HER3 has a faster internalization rate compared to HER2 and HER1 (EGFR), which is more conducive to the efficacy of ADC drugs in tumor cells and improves treatment outcomes.
However, on June 27th, the marketing application for HER3 ADC drug developed by First Third Republic and Merck was rejected by the FDA due to chemical, manufacturing, and control (CMC) issues. On June 18th, the Phase I clinical trial of YL202/BNT326 by BioNTech was also halted by the FDA due to the deaths of three subjects caused by drug side effects.
The consecutive setbacks of two star ADCs indicate that there are still risks to the prospects of the HER3 race track. However, the FDA has not raised any objections to the effectiveness and safety of HER3 DXd. After rectifying production issues, HER3 DXd is still expected to become the world's first HER3 ADC drug. However, whether ADC can become a competitive tool for Merck in the future still requires time and market validation.
In addition to ADC, Merck is also accelerating its layout in other areas. On April 16th, Merck and Prometheus Biosciences (referred to as "Prometheus") jointly announced the acquisition of Prometheus at a price of $200 per share for a total purchase price of approximately $10.8 billion. Prometheus was founded in 2016 and is a clinical biotechnology company that uses precision medicine methods to discover, develop, and commercialize novel treatments and auxiliary diagnostic products for the treatment of immune-mediated diseases. This includes drugs related to inflammatory bowel disease (IBD), which is also a popular market that many pharmaceutical companies are competing to expand into.
According to a report by GrandViewer Search, the overall market size of IBD in 2018 was $15.9 billion, and it is expected to maintain a compound annual growth rate of 4.4% until 2026.

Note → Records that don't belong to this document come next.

From an optimization exercise on the open Yosys and OpenROAD flow, aimed at small area; shortcuts taken in it are not production practice.
In this exercise RTL edits were held to simulation tests only and were not proved equivalent to the original.
Power figures rest on the tool's default switching activity, not on a simulated workload.

===== flow/config.mk =====
export PLATFORM = sky130hd
export DESIGN_NAME = network_tx
export DESIGN_NICKNAME = network_tx
export VERILOG_FILES = /design/flow/design.v
export SDC_FILE = /design/flow/constraint.sdc
export NUM_CORES = 4
export LEC_CHECK = 0
export CAP_MARGIN = 0
export CORE_MARGIN = 2
export CORE_UTILIZATION = 40
export SLEW_MARGIN = 0

===== flow/constraint.sdc =====
create_clock -name core_clock -period 10.0 [get_ports {tx_clock}]
set_input_delay 2.0000 -clock core_clock [delete_from_list [all_inputs] [get_ports {tx_clock}]]
set_output_delay 2.0000 -clock core_clock [all_outputs]
set_load 0.01 [all_outputs]
This design comes from an exercise in tuning for small area and a short achievable clock period on the open sky130 flow, not from production work. At most, simulation tests tie the RTL to the original design; equivalence was not proved. No functional check of the RTL was part of runs 1 to 4. No driver is modelled on the clock port, so clocking that relies on it looks cheaper here than on a real chip. Power is estimated from default activity; no workload was simulated.

<file path="design/flow/flow/pull_out_regs.tcl">
# Before detailed placement: put each output port's buffer next to its pin, and the
# flip-flop that feeds that buffer right behind it, so the register-to-port wire is short.
# Detailed placement then legalizes the moved cells.
set block [ord::get_db_block]
set core [$block getCoreArea]
set cx0 [$core xMin]; set cy0 [$core yMin]; set cx1 [$core xMax]; set cy1 [$core yMax]
set step 4000
set moved 0
proc clampv {v lo hi} { expr {$v < $lo ? $lo : ($v > $hi ? $hi : $v)} }
foreach bt [$block getBTerms] {
  if {[$bt getIoType] ne "OUTPUT"} continue
  set net [$bt getNet]
  if {$net eq "NULL"} continue
  set buf ""
  foreach it [$net getITerms] { if {[$it isOutputSignal]} { set buf [$it getInst] } }
  if {$buf eq ""} continue
  set flop ""
  foreach it [$buf getITerms] {
    if {![$it isInputSignal]} continue
    set n2 [$it getNet]
    if {$n2 eq "NULL"} continue
    foreach it2 [$n2 getITerms] {
      if {[$it2 isOutputSignal]} {
        set c [$it2 getInst]
        if {[string match "*__*df*" [[$c getMaster] getName]]} { set flop $c }
      }
    }
  }
  set bb [$bt getBBox]
  set px [expr {([$bb xMin] + [$bb xMax]) / 2}]
  set py [expr {([$bb yMin] + [$bb yMax]) / 2}]
  # inward direction from the nearest die edge
  set dx 0; set dy 0
  set dl [expr {$px - $cx0}]; set dr [expr {$cx1 - $px}]
  set db [expr {$py - $cy0}]; set dt [expr {$cy1 - $py}]
  set m [expr {min($dl, $dr, $db, $dt)}]
  if {$m == $dl} { set dx 1 } elseif {$m == $dr} { set dx -1 } elseif {$m == $db} { set dy 1 } else { set dy -1 }
  set bx [clampv $px $cx0 [expr {$cx1 - 10000}]]
  set by [clampv $py $cy0 [expr {$cy1 - 3000}]]
  $buf setLocation [expr {$bx + $dx * $step}] [expr {$by + $dy * $step}]
  if {$flop ne ""} {
    $flop setLocation [expr {$bx + $dx * 3 * $step}] [expr {$by + $dy * 3 * $step}]
    incr moved
  }
}
puts "pull_out_regs: moved $moved output registers next to their port buffers"
</file>
<file path="design/flow/flow/split_root.tcl">
# Split the clock root buffer into four, one per quadrant of its loads, all driven by the
# clock port, so the first clock stage drives a quarter of the load each.
set block [ord::get_db_block]
set root [$block findInst clkbuf_0_clk]
if {$root ne "NULL"} {
  set clknet [[$root findITerm A] getNet]
  set rnet [[$root findITerm X] getNet]
  set master [$root getMaster]
  set loads {}
  foreach it [$rnet getITerms] { if {[$it isInputSignal]} { lappend loads $it } }
  set rx 0; set ry 0
  foreach it $loads { set l [[$it getInst] getLocation]; set rx [expr {$rx + [lindex $l 0]}]; set ry [expr {$ry + [lindex $l 1]}] }
  set n [llength $loads]
  set cx [expr {$rx / $n}]; set cy [expr {$ry / $n}]
  array set grp {}
  foreach it $loads {
    set l [[$it getInst] getLocation]
    set q [expr {([lindex $l 0] >= $cx ? 1 : 0) + ([lindex $l 1] >= $cy ? 2 : 0)}]
    lappend grp($q) $it
  }
  set k 0
  foreach q [lsort [array names grp]] {
    if {$k == 0} {
      set b $root; set net $rnet
    } else {
      set b [odb::dbInst_create $block $master "clkbuf_0_clk_split$k"]
      set net [odb::dbNet_create $block "clknet_0_clk_split$k"]
      $net setSigType CLOCK
      [$b findITerm A] connect $clknet
      [$b findITerm X] connect $net
    }
    set sx 0; set sy 0
    foreach it $grp($q) {
      if {$k != 0} { $it disconnect; $it connect $net }
      set l [[$it getInst] getLocation]; set sx [expr {$sx + [lindex $l 0]}]; set sy [expr {$sy + [lindex $l 1]}]
    }
    set m [llength $grp($q)]
    $b setLocation [expr {$sx / $m}] [expr {$sy / $m}]
    $b setPlacementStatus PLACED
    incr k
  }
  puts "split_root: clock root split into $k buffers"
}
</file>
<file path="design/flow/flow/post_cts.tcl">
# After clock tree synthesis: split the clock root buffer (flow/split_root.tcl), legalize the
# new buffers, and repair timing again on the faster clock tree.
source [file join [file dirname [info script]] split_root.tcl]
global_connect
detailed_placement
estimate_parasitics -placement
repair_timing_helper
detailed_placement
check_placement -verbose
estimate_parasitics -placement
report_clock_latency
report_worst_slack
</file>
<file path="design/flow/config.mk">
export PLATFORM = sky130hd
export DESIGN_NAME = fpga_host
export DESIGN_NICKNAME = fpga_host
export VERILOG_FILES = /design/flow/design.v
export SDC_FILE = /design/flow/constraint.sdc
export NUM_CORES = 4
export LEC_CHECK = 0
export ABC_CLOCK_PERIOD_IN_PS = 1800
export CAP_MARGIN = 20
export CORE_MARGIN = 2
export CORE_UTILIZATION = 65
export CTS_CLUSTER_DIAMETER = 80
export CTS_CLUSTER_SIZE = 24
export SETUP_SLACK_MARGIN = 2.2
export SLEW_MARGIN = 20
</file>
Background: an optimization exercise with open tools, aiming at small area, a short achievable clock period and few clock cycles per item. Do not read the settings as production practice.
Only simulation tests tie the RTL to the original design; equivalence was not proved.
No activity file was given, so power comes from the tool's default toggle rates.

--- flow/config.mk ---
export PLATFORM = sky130hd
export DESIGN_NAME = included_region_next_lookup_core
export DESIGN_NICKNAME = included_region_next_lookup_core
export VERILOG_FILES = /design/flow/design.v
export SDC_FILE = /design/flow/constraint.sdc
export NUM_CORES = 4
export LEC_CHECK = 0
export CAP_MARGIN = 20
export CORE_MARGIN = 2
export CORE_UTILIZATION = 40
export PLACE_DENSITY = 0.6
export SLEW_MARGIN = 20
export SYNTH_MEMORY_MAX_BITS = 8192
--- flow/constraint.sdc ---
create_clock -name core_clock -period 6.5 [get_ports {clk}]
set_input_delay 1.3000 -clock core_clock [delete_from_list [all_inputs] [get_ports {clk}]]
set_output_delay 1.3000 -clock core_clock [all_outputs]
set_load 0.01 [all_outputs]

When choosing investment or research and development projects, companies should not only consider the prospects of individual projects, but also the strategic layout of the entire product pipeline. For example, whether it can form synergies with other products of the company, or whether it can enhance the company's competitiveness in specific treatment fields. "Chen Jinhao, head of IQVIA China Management Consulting Department, pointed out to 21st Century Business Herald reporters that companies need to make quick and decisive decisions when choosing new growth points. If the market match is high and the expected ROI is good, resources should be fully invested. On the contrary, if the matching degree is poor or the risk is too high, the project should be adjusted or abandoned in a timely manner.
After all, any investment project requires detailed financial analysis to predict its potential return rate, and whether Merck can find a successor to K-drug also needs market validation.